### PROBLEM DETAILS:
Count every line below in which "cells" occurs, then give only the count.

### DATA RECORDS:
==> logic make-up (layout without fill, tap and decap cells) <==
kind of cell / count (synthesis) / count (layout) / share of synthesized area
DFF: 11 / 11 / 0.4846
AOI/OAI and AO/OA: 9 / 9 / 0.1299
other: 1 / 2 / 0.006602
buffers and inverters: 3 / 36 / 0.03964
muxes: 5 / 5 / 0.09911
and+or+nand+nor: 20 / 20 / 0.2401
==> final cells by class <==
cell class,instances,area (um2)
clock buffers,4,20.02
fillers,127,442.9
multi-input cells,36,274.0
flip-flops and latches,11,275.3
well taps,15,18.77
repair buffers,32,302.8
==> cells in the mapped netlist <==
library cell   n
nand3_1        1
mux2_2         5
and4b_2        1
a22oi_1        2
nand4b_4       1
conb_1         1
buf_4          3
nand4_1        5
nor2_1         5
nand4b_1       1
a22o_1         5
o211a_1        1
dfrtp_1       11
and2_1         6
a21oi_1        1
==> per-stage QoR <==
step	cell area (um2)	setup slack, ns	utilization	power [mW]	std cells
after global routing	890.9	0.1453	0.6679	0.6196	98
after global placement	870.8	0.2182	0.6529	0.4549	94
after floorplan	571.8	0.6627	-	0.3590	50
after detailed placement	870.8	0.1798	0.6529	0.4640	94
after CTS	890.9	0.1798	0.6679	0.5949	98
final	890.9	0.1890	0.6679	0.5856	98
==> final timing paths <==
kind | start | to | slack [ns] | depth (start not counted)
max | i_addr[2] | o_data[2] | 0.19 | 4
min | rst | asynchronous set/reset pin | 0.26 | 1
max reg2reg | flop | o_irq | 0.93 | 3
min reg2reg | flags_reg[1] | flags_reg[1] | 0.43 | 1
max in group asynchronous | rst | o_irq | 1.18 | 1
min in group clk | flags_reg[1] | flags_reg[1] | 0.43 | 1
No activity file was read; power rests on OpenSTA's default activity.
[src/rtl/seg7_capture_if.sv]
// Display-monitor bundle for seg7_capture: the two active-low segment patterns and the error clear
// go in; decoded value, pulses and counters come out.
interface seg7_capture_if #(
  parameter int CNT_W = 16
);
  logic [6:0]       seg_ones;
  logic [6:0]       seg_tens;
  logic             err_clr;
  logic [3:0]       bcd_ones;
  logic [3:0]       bcd_tens;
  logic [6:0]       bin_val;
  logic             val_valid;
  logic             new_pulse;
  logic             err_pulse;
  logic             err_sticky;
  logic [CNT_W-1:0] commit_cnt;
  logic             step_ok;
  logic             step_jump;

  modport master (
    output seg_ones, seg_tens, err_clr,
    input  bcd_ones, bcd_tens, bin_val, val_valid, new_pulse, err_pulse,
           err_sticky, commit_cnt, step_ok, step_jump
  );

  modport slave (
    input  seg_ones, seg_tens, err_clr,
    output bcd_ones, bcd_tens, bin_val, val_valid, new_pulse, err_pulse,
           err_sticky, commit_cnt, step_ok, step_jump
  );
endinterface

[src/rtl/seg7_capture.sv]
// On-chip monitor that debounces two 7-segment patterns, decodes them to 00-99 and flags illegal
// patterns. Define SEG7_STEP_CHECK_EN to add the count-progression check (step_ok/step_jump).
module seg7_capture #(
  parameter int STABLE_CYCLES = 4,
  parameter int CNT_W         = 16   // must match the interface CNT_W
) (
  input logic           clk,
  input logic           rst,
  seg7_capture_if.slave bus
);
  localparam int CW = $clog2(STABLE_CYCLES);

  typedef enum logic { ST_SETTLE, ST_HELD } state_t;

  state_t           r_state, w_state_nxt;
  logic [13:0]      r_samp;
  logic [CW-1:0]    r_cnt, w_cnt_nxt;
  logic             w_commit;
  logic [13:0]      w_in;
  logic [4:0]       w_dec_o, w_dec_t;
  logic             w_legal;
  logic [6:0]       w_bin_nxt;

  logic [3:0]       r_bcd_o, r_bcd_t;
  logic [6:0]       r_bin;
  logic             r_valid, r_new, r_err, r_sticky;
  logic [CNT_W-1:0] r_ccnt;

  // {legal, digit}; blank and every non-table pattern decode as illegal
  function automatic logic [4:0] dec7(input logic [6:0] s);
    case (s)
      7'h40:   dec7 = 5'h10;
      7'h79:   dec7 = 5'h11;
      7'h24:   dec7 = 5'h12;
      7'h30:   dec7 = 5'h13;
      7'h19:   dec7 = 5'h14;
      7'h12:   dec7 = 5'h15;
      7'h02:   dec7 = 5'h16;
      7'h78:   dec7 = 5'h17;
      7'h00:   dec7 = 5'h18;
      7'h10:   dec7 = 5'h19;
      default: dec7 = 5'h00;
    endcase
  endfunction

  assign w_in      = {bus.seg_tens, bus.seg_ones};
  assign w_dec_o   = dec7(bus.seg_ones);
  assign w_dec_t   = dec7(bus.seg_tens);
  assign w_legal   = w_dec_o[4] & w_dec_t[4];
  assign w_bin_nxt = {w_dec_t[3:0], 3'b000} + {2'b00, w_dec_t[3:0], 1'b0} + {3'b000, w_dec_o[3:0]};

  always_ff @(posedge clk or negedge rst) begin
    if (!rst) begin
      r_state <= ST_SETTLE;
      r_cnt   <= '0;
      r_samp  <= 14'h3FFF;
    end else begin
      r_state <= w_state_nxt;
      r_cnt   <= w_cnt_nxt;
      r_samp  <= w_in;
    end
  end

  // Commit fires once per stable run; HELD blocks re-commits until the input moves.
  always_comb begin
    w_state_nxt = r_state;
    w_cnt_nxt   = r_cnt;
    w_commit    = 1'b0;
    if (w_in != r_samp) begin
      w_cnt_nxt   = '0;
      w_state_nxt = ST_SETTLE;
    end else if (r_state == ST_SETTLE) begin
      if (r_cnt == CW'(STABLE_CYCLES - 1)) begin
        w_commit    = 1'b1;
        w_state_nxt = ST_HELD;
      end else begin
        w_cnt_nxt = r_cnt + 1'b1;
      end
    end
  end

  always_ff @(posedge clk or negedge rst) begin
    if (!rst) begin
      r_bcd_o  <= '0;
      r_bcd_t  <= '0;
      r_bin    <= '0;
      r_valid  <= 1'b0;
      r_new    <= 1'b0;
      r_err    <= 1'b0;
      r_sticky <= 1'b0;
      r_ccnt   <= '0;
    end else begin
      r_new <= w_commit & w_legal;
      r_err <= w_commit & ~w_legal;
      if (w_commit && w_legal) begin
        r_bcd_o <= w_dec_o[3:0];
        r_bcd_t <= w_dec_t[3:0];
        r_bin   <= w_bin_nxt;
        r_valid <= 1'b1;
        if (r_ccnt != {CNT_W{1'b1}}) r_ccnt <= r_ccnt + 1'b1;
      end
      // a visible err_pulse also re-sets, so a clear landing on the pulse cycle loses
      r_sticky <= (w_commit & ~w_legal) | r_err | (r_sticky & ~bus.err_clr);
    end
  end

`ifdef SEG7_STEP_CHECK_EN
  logic       r_step_ok, r_step_jump;
  logic [6:0] w_old_p1;
  logic       w_step_hit;

  assign w_old_p1   = (r_bin == 7'd99) ? 7'd0 : r_bin + 7'd1;
  assign w_step_hit = (w_bin_nxt == w_old_p1) | (w_bin_nxt == r_bin);

  always_ff @(posedge clk or negedge rst) begin
    if (!rst) begin
      r_step_ok   <= 1'b0;
      r_step_jump <= 1'b0;
    end else begin
      r_step_ok   <= w_commit & w_legal & r_valid & w_step_hit;
      r_step_jump <= w_commit & w_legal & r_valid & ~w_step_hit;
    end
  end

  assign bus.step_ok   = r_step_ok;
  assign bus.step_jump = r_step_jump;
`else
  assign bus.step_ok   = 1'b0;
  assign bus.step_jump = 1'b0;
`endif

  assign bus.bcd_ones   = r_bcd_o;
  assign bus.bcd_tens   = r_bcd_t;
  assign bus.bin_val    = r_bin;
  assign bus.val_valid  = r_valid;
  assign bus.new_pulse  = r_new;
  assign bus.err_pulse  = r_err;
  assign bus.err_sticky = r_sticky;
  assign bus.commit_cnt = r_ccnt;
endmodule
[src/flat_wrapper.sv]
// flat-port wrapper written by rule: the top's interface ports become plain ports
module seg7_capture_flat 
#(
  parameter int STABLE_CYCLES = 4,
  parameter int CNT_W         = 16                                    
)
  (clk, rst, bus_seg_ones, bus_seg_tens, bus_err_clr, bus_bcd_ones, bus_bcd_tens, bus_bin_val, bus_val_valid, bus_new_pulse, bus_err_pulse, bus_err_sticky, bus_commit_cnt, bus_step_ok, bus_step_jump);
  seg7_capture_if #(.CNT_W(CNT_W)) bus_i ();
  input logic clk;
  input logic rst;
  input wire logic [$bits(bus_i.seg_ones)-1:0] bus_seg_ones;
  input wire logic [$bits(bus_i.seg_tens)-1:0] bus_seg_tens;
  input wire logic [$bits(bus_i.err_clr)-1:0] bus_err_clr;
  output wire logic [$bits(bus_i.bcd_ones)-1:0] bus_bcd_ones;
  output wire logic [$bits(bus_i.bcd_tens)-1:0] bus_bcd_tens;
  output wire logic [$bits(bus_i.bin_val)-1:0] bus_bin_val;
  output wire logic [$bits(bus_i.val_valid)-1:0] bus_val_valid;
  output wire logic [$bits(bus_i.new_pulse)-1:0] bus_new_pulse;
  output wire logic [$bits(bus_i.err_pulse)-1:0] bus_err_pulse;
  output wire logic [$bits(bus_i.err_sticky)-1:0] bus_err_sticky;
  output wire logic [$bits(bus_i.commit_cnt)-1:0] bus_commit_cnt;
  output wire logic [$bits(bus_i.step_ok)-1:0] bus_step_ok;
  output wire logic [$bits(bus_i.step_jump)-1:0] bus_step_jump;
  assign bus_i.seg_ones = bus_seg_ones;
  assign bus_i.seg_tens = bus_seg_tens;
  assign bus_i.err_clr = bus_err_clr;
  assign bus_bcd_ones = bus_i.bcd_ones;
  assign bus_bcd_tens = bus_i.bcd_tens;
  assign bus_bin_val = bus_i.bin_val;
  assign bus_val_valid = bus_i.val_valid;
  assign bus_new_pulse = bus_i.new_pulse;
  assign bus_err_pulse = bus_i.err_pulse;
  assign bus_err_sticky = bus_i.err_sticky;
  assign bus_commit_cnt = bus_i.commit_cnt;
  assign bus_step_ok = bus_i.step_ok;
  assign bus_step_jump = bus_i.step_jump;
  seg7_capture #(.STABLE_CYCLES(STABLE_CYCLES), .CNT_W(CNT_W)) u_core (.clk(clk), .rst(rst), .bus(bus_i));
endmodule
[config.mk]
export PLATFORM = sky130hd
export DESIGN_NAME = seg7_capture_flat
export DESIGN_NICKNAME = d
export VERILOG_FILES = /design/src/rtl/seg7_capture_if.sv /design/src/rtl/seg7_capture.sv /design/src/flat_wrapper.sv
export SDC_FILE = /design/constraint.sdc
export NUM_CORES = 1
export LEC_CHECK = 0
export BUFFER_PORTS_ARGS = -buffer_cell sky130_fd_sc_hd__buf_4
export CORE_MARGIN = 2
export CORE_UTILIZATION = 55
export DETAILED_ROUTE_END_ITERATION = 12
export PLACE_DENSITY = 0.8
export SYNTH_ARGS = -nofsm -noshare
export SYNTH_HDL_FRONTEND = slang
export SYNTH_SLANG_ARGS = --single-unit
[constraint.sdc]
create_clock -name clk -period 3.2 [get_ports clk]
set_input_delay 0.32 -clock clk [delete_from_list [all_inputs] [get_ports clk]]
set_output_delay 0.32 -clock clk [all_outputs]
set_load 0.005 [all_outputs]
==> config.mk <==
export PLATFORM = sky130hd
export DESIGN_NAME = spart_rx_flat
export DESIGN_NICKNAME = d
export VERILOG_FILES = /design/src/rtl/spart_rx_if.sv /design/src/rtl/spart_rx.sv /design/src/flat_wrapper.sv
export SDC_FILE = /design/constraint.sdc
export NUM_CORES = 1
export LEC_CHECK = 0
export BUFFER_PORTS_ARGS = -buffer_cell sky130_fd_sc_hd__buf_2
export CORE_MARGIN = 2
export CORE_UTILIZATION = 55
export DETAILED_ROUTE_END_ITERATION = 8
export PLACE_DENSITY_LB_ADDON = 0.12
export SLEW_MARGIN = 20
export SYNTH_ARGS = -nofsm -noshare
export SYNTH_HDL_FRONTEND = slang
export SYNTH_SLANG_ARGS = --single-unit
==> constraint.sdc <==
create_clock -name clk -period 2 [get_ports clk]
set_input_delay 0.2 -clock clk [delete_from_list [all_inputs] [get_ports clk]]
set_output_delay 0.2 -clock clk [all_outputs]
set_load 0.01 [all_outputs]
==> src/rtl/spart_rx_if.sv <==
// Receive-side bus bundle of the SPART: baud tick, serial line, read strobe and status.
interface spart_rx_if #(
   parameter int unsigned DATA_BITS = 8
);
   logic                 baud_en;
   logic                 rxd;
   logic                 rx_rd;
   logic [DATA_BITS-1:0] rx_data;
   logic                 rda;
   logic                 frame_err;
   logic                 overrun;

   modport master (
      output baud_en, rxd, rx_rd,
      input  rx_data, rda, frame_err, overrun
   );

   modport slave (
      input  baud_en, rxd, rx_rd,
      output rx_data, rda, frame_err, overrun
   );
endinterface

==> src/rtl/spart_rx.sv <==
// SPART receive stage: oversampled 8N1 deserialiser with mid-bit sampling,
// RDA flag, frame-error and overrun status.
module spart_rx #(
   parameter int unsigned DATA_BITS  = 8,
   parameter int unsigned OVERSAMPLE = 16
) (
   input  logic      clk,
   input  logic      rst,
   spart_rx_if.slave bus
);
   localparam int unsigned CW = $clog2(OVERSAMPLE);
   localparam int unsigned BW = (DATA_BITS > 1) ? $clog2(DATA_BITS) : 1;
   localparam logic [CW-1:0] CNT_HALF = CW'(OVERSAMPLE / 2 - 1);
   localparam logic [CW-1:0] CNT_LAST = CW'(OVERSAMPLE - 1);
   localparam logic [BW-1:0] BIT_LAST = BW'(DATA_BITS - 1);

   typedef enum logic [1:0] {IDLE, START, DATA, STOP} state_t;

   logic                 sync1, sync2;
   state_t               state, state_nxt;
   logic [CW-1:0]        cnt, cnt_nxt;
   logic [BW-1:0]        bit_idx, bit_nxt;
   logic                 armed, armed_nxt;
   logic [DATA_BITS-1:0] shift, shift_nxt;
   logic                 done_c;

   // Two-flop synchroniser on the asynchronous line, idle-high at reset
   always_ff @(posedge clk or posedge rst) begin
      if (rst) begin
         sync1 <= 1'b1;
         sync2 <= 1'b1;
      end else begin
         sync1 <= bus.rxd;
         sync2 <= sync1;
      end
   end

   always_ff @(posedge clk or posedge rst) begin
      if (rst) begin
         state   <= IDLE;
         cnt     <= '0;
         bit_idx <= '0;
         armed   <= 1'b0;
         shift   <= '0;
      end else begin
         state   <= state_nxt;
         cnt     <= cnt_nxt;
         bit_idx <= bit_nxt;
         armed   <= armed_nxt;
         shift   <= shift_nxt;
      end
   end

   // Next-state: everything advances only on baud ticks
   always_comb begin
      state_nxt = state;
      cnt_nxt   = cnt;
      bit_nxt   = bit_idx;
      armed_nxt = armed;
      shift_nxt = shift;
      done_c    = 1'b0;
      if (bus.baud_en) begin
         case (state)
            IDLE: begin
               if (armed && !sync2) begin
                  state_nxt = START;
                  cnt_nxt   = '0;
               end else if (sync2) begin
                  armed_nxt = 1'b1;
               end
            end
            START: begin
               cnt_nxt = cnt + CW'(1);
               if (cnt == CNT_HALF) begin
                  if (sync2) begin
                     state_nxt = IDLE;
                     armed_nxt = 1'b0;
                  end else begin
                     state_nxt = DATA;
                     cnt_nxt   = '0;
                     bit_nxt   = '0;
                  end
               end
            end
            DATA: begin
               cnt_nxt = cnt + CW'(1);
               if (cnt == CNT_LAST) begin
                  shift_nxt = {sync2, shift[DATA_BITS-1:1]};
                  bit_nxt   = bit_idx + BW'(1);
                  if (bit_idx == BIT_LAST) begin
                     state_nxt = STOP;
                     cnt_nxt   = '0;
                  end
               end
            end
            STOP: begin
               cnt_nxt = cnt + CW'(1);
               if (cnt == CNT_LAST) begin
                  done_c    = 1'b1;
                  state_nxt = IDLE;
                  armed_nxt = sync2;
               end
            end
            default: state_nxt = IDLE;
         endcase
      end
   end

   // Status: completion wins over a simultaneous read, which then only suppresses overrun
   always_ff @(posedge clk or posedge rst) begin
      if (rst) begin
         bus.rx_data   <= '0;
         bus.rda       <= 1'b0;
         bus.frame_err <= 1'b0;
         bus.overrun   <= 1'b0;
      end else if (done_c) begin
         bus.rx_data   <= shift;
         bus.rda       <= 1'b1;
         bus.frame_err <= ~sync2;
         if (bus.rda && !bus.rx_rd) bus.overrun <= 1'b1;
      end else if (bus.rx_rd && bus.rda) begin
         bus.rda     <= 1'b0;
         bus.overrun <= 1'b0;
      end
   end
endmodule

### RESPONSE:
5